Wow! I like that, it's really interesting yeah. The better it is able to model reality, the faster you're able to sort of build on top of it, and ideally that unlocks new creative possibilities as a tool and all kinds of other things. Super cool! Well, I'll leave it open to if there's anything else you want people to know. Obviously, you guys have been working on this longer than anyone else has gotten to see what it does or play with it. What else do you want the world to know about Sora and OpenAI?
Tim Brooks
我们还特别兴奋的一点是,AI通过从视频数据中学习,将不仅仅在视频创作方面发挥作用。毕竟,我们生活在一个充满视觉信息的世界,很多关于这个世界的信息是无法仅通过文本来传达的。
虽然像GPT这样的模型已经非常聪明,对世界有着深刻的理解,但如果它们无法像我们一样“看到”这个世界,那么它们就会缺失一些信息。
因此,我们对Sora及未来可能在Sora基础上开发的其他AI模型充满期待。通过学习世界的视觉信息,它们将能更好地理解我们所生活的世界,因为有了更深刻的理解,未来它们能够更好地帮助我们。
I think another thing we're excited about is how learning from video data will make AI more useful a bit more broadly than just creating videos, because we live in a world where we see things kind of like a video that we're watching, and there's a lot of information about the world that's not in text. While models like GPT are really intelligent and understand a lot about the world, there is information that they're missing when they don't see the visual world in a way similar to how we do. So one thing we're excited about for Sora and other AI models moving forward that build on top of Sora is that by learning from visual data about the world, they will hopefully just have a better understanding of the world we live in, and in the future be able to help us better just because they understand things better.
主持人
确实非常酷!我猜背后肯定有大量的计算工作和一群技术大神!
说实话,我一直盼着某天能用上 Sora,有进度来请立即敲我~
That is super cool. I imagine there's a lot of computing and a lot of talented engineering that goes into that. So I wish you guys the best of luck. I mean eventually when I'm able to plug in more stuff into Sora, I'm very excited for that moment too. So keep me posted.
Bill Peebles
没问题
We'll do
主持人
谢啦
Thank you.
OpenAI Team
感谢
Thanks.
1000 thousand years later...
主持人
对了,我还忘了问他们一个挺有意思的问题。虽然录的时候没问到,但大家都想知道,用一个提示让 Sora 生成一个视频需要多长时间?

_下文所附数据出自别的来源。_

==> config.mk <==
export PLATFORM = sky130hd
export DESIGN_NAME = pong_pixel_addr
export DESIGN_NICKNAME = d
export VERILOG_FILES = /design/src/hdl/pong_pkg.sv /design/src/hdl/pong_pixel_addr.sv /design/src/hdl/game_over_art.sv /design/src/hdl/score_banner.sv /design/src/hdl/sprite_locator.sv
export VERILOG_INCLUDE_DIRS = /design/src /design/src/hdl
export SDC_FILE = /design/constraint.sdc
export NUM_CORES = 1
export LEC_CHECK = 0
export ABC_AREA = 0
export BUFFER_PORTS_ARGS = -buffer_cell sky130_fd_sc_hd__buf_2
export CAP_MARGIN = 20
export CELL_PAD_IN_SITES_DETAIL_PLACEMENT = 0
export CELL_PAD_IN_SITES_GLOBAL_PLACEMENT = 2
export CORE_ASPECT_RATIO = 1.75
export CORE_MARGIN = 2
export CORE_UTILIZATION = 29
export CTS_BUF_LIST = sky130_fd_sc_hd__clkbuf_16
export CTS_CLUSTER_DIAMETER = 60
export DETAILED_ROUTE_END_ITERATION = 10
export PLACE_DENSITY = 0.77
export SYNTH_ARGS = -nofsm -noshare
export SYNTH_HDL_FRONTEND = slang
export SYNTH_HIERARCHICAL = 1
export SYNTH_SLANG_ARGS = --single-unit
==> constraint.sdc <==
create_clock -name clk -period 3.4 [get_ports clk]
set_input_delay 0.17 -clock clk [delete_from_list [all_inputs] [get_ports clk]]
set_output_delay 0.17 -clock clk [all_outputs]
set_load 0.01 [all_outputs]
===== src/source/fdct_settings.svh =====
// Fixed sizes and constants of the VP8 forward 4x4 transform
// Widths of pixels, row intermediates and output coefficients
`ifndef FDCT_SETTINGS_SVH
`define FDCT_SETTINGS_SVH

// Data widths
`define FDCT_PIX_W       8
`define FDCT_COEF_W      12
`define FDCT_TMP_W       14      // Row stage output

// Block geometry
// The butterflies are written for four points only
`define FDCT_BLOCK_SIZE  4
`define FDCT_NPIX        16

// Butterfly multipliers and rounding biases
`define FDCT_C0          2217
`define FDCT_C1          5352
`define FDCT_C2          1812
`define FDCT_C3          937
`define FDCT_C4          12000
`define FDCT_C5          51000

`endif

===== src/source/fdct_pkg.sv =====
// Shared types of the forward transform subsystem
// Pixel, intermediate and coefficient vectors, packed blocks and
// the state encodings of the loader and streamer FSMs
`include "fdct_settings.svh"

package fdct_pkg;

    typedef logic        [`FDCT_PIX_W-1:0]  pix_t;   // Unsigned pixel
    typedef logic signed [`FDCT_COEF_W-1:0] coef_t;
    typedef logic signed [`FDCT_TMP_W-1:0]  tmp_t;   // Row stage result

    // Element i sits at bits W*i+W-1..W*i
    typedef logic [`FDCT_NPIX*`FDCT_PIX_W-1:0]  pix_blk_t;
    typedef logic [`FDCT_NPIX*`FDCT_TMP_W-1:0]  tmp_blk_t;
    typedef logic [`FDCT_NPIX*`FDCT_COEF_W-1:0] coef_blk_t;

    typedef logic [$clog2(`FDCT_NPIX)-1:0] idx_t;

    typedef enum logic [1:0] {
        LD_IDLE, LD_CAPTURE, LD_RELEASE, LD_LAUNCH
    } load_state_t;

    typedef enum logic [1:0] {
        TX_IDLE, TX_PRESENT, TX_WAIT_DROP
    } send_state_t;

endpackage


===== src/source/block_loader.sv =====
// Block loader
// Receives source/reference pixel pairs over a four-phase req/ack
// port, gathers sixteen of them in raster order and launches the
// block into the transform core once the output buffer is free
`timescale 1ns/1ns
`include "fdct_settings.svh"

module block_loader (
    input  logic               clk,
    input  logic               rst_n,
    input  logic               in_req_i,
    input  fdct_pkg::pix_t     src_pix_i,
    input  fdct_pkg::pix_t     ref_pix_i,
    output logic               in_ack_o,
    input  logic               buf_free_i,
    output logic               blk_start_o,
    output fdct_pkg::pix_blk_t src_blk_o,
    output fdct_pkg::pix_blk_t ref_blk_o
);
    import fdct_pkg::*;

    localparam idx_t LAST_IDX = idx_t'(`FDCT_NPIX - 1);

    load_state_t state_q;
    idx_t        idx_q;         // Slot of the pair being received
    logic        ack_q;
    pix_blk_t    src_blk_q;
    pix_blk_t    ref_blk_q;

    // ----------------------------------------
    // Handshake FSM
    // ----------------------------------------
    always_ff @(posedge clk or negedge rst_n) begin
        if (!rst_n) begin
            state_q <= LD_IDLE;
            idx_q   <= '0;
            ack_q   <= 1'b0;
        end else begin
            case (state_q)
                LD_IDLE: begin
                    if (in_req_i) begin
                        ack_q   <= 1'b1;
                        state_q <= LD_CAPTURE;
                    end
                end
                LD_CAPTURE: begin
                    if (!in_req_i) begin   // Sender has seen the ack
                        ack_q   <= 1'b0;
                        state_q <= LD_RELEASE;
                    end
                end
                LD_RELEASE: begin
                    idx_q   <= idx_q + 1'b1;  // Wraps to 0 after the last pair
                    state_q <= (idx_q == LAST_IDX) ? LD_LAUNCH : LD_IDLE;
                end
                LD_LAUNCH: begin
                    // No ack for the next block until the launch is done
                    if (buf_free_i) begin
                        state_q <= LD_IDLE;
                    end
                end
                default: state_q <= LD_IDLE;
            endcase
        end
    end

    // Pair latched when req is first seen
    always_ff @(posedge clk) begin
        if (state_q == LD_IDLE && in_req_i) begin
            src_blk_q[idx_q*$bits(pix_t) +: $bits(pix_t)] <= src_pix_i;
            ref_blk_q[idx_q*$bits(pix_t) +: $bits(pix_t)] <= ref_pix_i;
        end
    end

    assign in_ack_o    = ack_q;
    assign blk_start_o = (state_q == LD_LAUNCH) && buf_free_i;
    assign src_blk_o   = src_blk_q;   // Held until the next block overwrites
    assign ref_blk_o   = ref_blk_q;

    // Ack only rises while the request still stands
    a_ack_after_req: assert property (@(posedge clk) disable iff (!rst_n)
        $rose(in_ack_o) |-> in_req_i);

endmodule
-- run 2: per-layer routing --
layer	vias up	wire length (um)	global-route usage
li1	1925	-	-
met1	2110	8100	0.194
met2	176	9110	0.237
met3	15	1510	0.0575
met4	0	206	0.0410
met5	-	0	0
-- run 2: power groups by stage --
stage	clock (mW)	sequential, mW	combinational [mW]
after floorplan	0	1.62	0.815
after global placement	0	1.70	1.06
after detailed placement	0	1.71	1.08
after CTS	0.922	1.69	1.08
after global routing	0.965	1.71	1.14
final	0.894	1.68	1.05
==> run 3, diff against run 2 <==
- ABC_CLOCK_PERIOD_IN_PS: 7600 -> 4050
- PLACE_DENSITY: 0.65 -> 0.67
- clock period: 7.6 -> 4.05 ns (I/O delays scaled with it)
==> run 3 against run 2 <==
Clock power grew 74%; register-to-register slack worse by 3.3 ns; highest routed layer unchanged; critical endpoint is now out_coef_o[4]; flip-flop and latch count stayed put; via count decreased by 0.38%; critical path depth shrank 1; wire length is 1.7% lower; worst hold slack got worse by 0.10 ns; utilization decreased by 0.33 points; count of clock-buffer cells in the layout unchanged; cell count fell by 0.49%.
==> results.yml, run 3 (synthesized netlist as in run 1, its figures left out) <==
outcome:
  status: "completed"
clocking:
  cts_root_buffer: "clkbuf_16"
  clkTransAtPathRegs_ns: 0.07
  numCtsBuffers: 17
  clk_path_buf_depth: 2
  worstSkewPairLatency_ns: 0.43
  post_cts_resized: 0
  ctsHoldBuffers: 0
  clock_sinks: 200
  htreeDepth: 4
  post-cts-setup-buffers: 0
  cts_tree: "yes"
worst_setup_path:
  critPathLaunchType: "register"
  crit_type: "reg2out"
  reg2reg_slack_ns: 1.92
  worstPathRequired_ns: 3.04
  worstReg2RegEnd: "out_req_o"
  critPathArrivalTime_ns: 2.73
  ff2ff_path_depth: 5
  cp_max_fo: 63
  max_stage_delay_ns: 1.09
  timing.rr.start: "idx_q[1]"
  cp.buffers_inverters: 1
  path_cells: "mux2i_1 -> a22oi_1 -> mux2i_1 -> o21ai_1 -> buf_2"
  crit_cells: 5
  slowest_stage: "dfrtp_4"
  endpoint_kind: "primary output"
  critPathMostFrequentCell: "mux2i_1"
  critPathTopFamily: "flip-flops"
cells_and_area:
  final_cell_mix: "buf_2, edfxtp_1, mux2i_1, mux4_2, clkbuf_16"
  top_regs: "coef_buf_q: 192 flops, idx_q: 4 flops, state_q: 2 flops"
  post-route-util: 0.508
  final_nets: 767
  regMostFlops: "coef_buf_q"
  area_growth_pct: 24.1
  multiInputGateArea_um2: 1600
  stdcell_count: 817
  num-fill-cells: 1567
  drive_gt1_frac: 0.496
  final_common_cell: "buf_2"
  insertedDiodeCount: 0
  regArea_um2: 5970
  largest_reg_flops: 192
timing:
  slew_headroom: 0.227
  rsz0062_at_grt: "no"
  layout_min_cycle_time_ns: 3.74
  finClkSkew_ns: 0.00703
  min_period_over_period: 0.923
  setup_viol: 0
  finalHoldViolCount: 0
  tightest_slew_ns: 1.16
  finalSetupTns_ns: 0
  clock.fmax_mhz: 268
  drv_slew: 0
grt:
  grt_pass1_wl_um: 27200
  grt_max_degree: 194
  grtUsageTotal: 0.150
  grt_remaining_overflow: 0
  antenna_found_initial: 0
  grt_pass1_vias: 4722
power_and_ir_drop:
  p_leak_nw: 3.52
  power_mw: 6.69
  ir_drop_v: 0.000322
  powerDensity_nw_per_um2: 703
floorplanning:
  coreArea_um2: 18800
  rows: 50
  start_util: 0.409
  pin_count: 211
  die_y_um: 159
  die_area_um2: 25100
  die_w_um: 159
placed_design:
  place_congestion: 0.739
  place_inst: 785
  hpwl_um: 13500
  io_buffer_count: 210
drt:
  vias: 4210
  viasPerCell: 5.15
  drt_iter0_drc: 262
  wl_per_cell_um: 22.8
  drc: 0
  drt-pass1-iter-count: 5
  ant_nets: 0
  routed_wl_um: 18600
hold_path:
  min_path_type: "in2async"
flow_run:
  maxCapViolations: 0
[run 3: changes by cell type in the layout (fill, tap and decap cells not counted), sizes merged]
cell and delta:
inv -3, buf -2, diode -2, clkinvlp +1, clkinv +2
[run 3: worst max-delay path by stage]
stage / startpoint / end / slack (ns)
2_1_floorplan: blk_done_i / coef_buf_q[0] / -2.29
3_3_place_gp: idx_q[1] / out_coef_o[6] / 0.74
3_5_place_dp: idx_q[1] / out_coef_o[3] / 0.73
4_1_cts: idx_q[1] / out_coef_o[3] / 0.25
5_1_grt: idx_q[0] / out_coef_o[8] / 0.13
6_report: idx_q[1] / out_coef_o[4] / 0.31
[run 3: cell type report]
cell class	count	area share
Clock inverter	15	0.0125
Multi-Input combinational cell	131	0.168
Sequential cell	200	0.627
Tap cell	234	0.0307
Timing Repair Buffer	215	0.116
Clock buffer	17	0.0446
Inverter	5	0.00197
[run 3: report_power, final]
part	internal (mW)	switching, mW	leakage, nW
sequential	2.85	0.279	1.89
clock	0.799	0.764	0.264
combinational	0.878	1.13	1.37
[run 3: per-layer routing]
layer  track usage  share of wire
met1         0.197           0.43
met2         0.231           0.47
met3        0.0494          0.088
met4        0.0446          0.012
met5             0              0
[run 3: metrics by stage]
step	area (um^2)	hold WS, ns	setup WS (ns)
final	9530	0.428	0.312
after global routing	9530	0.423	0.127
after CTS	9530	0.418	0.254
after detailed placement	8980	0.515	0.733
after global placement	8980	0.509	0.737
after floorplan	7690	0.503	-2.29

我私信问了他们,答案是:得看具体情况,但你可以去买杯咖啡回来,它可能还在忙着生成视频。
所以,答案是「需要挺长一段时间」
One more fun fact I forgot to ask them. During the recording, but everyone wanted to know how long does it take to generate a video with Sora with a single prompt? I did ask them off camera, and the answer was: it depends, but you could go get coffee and come back, and it would still be working on the video. So a while seems to be the answer.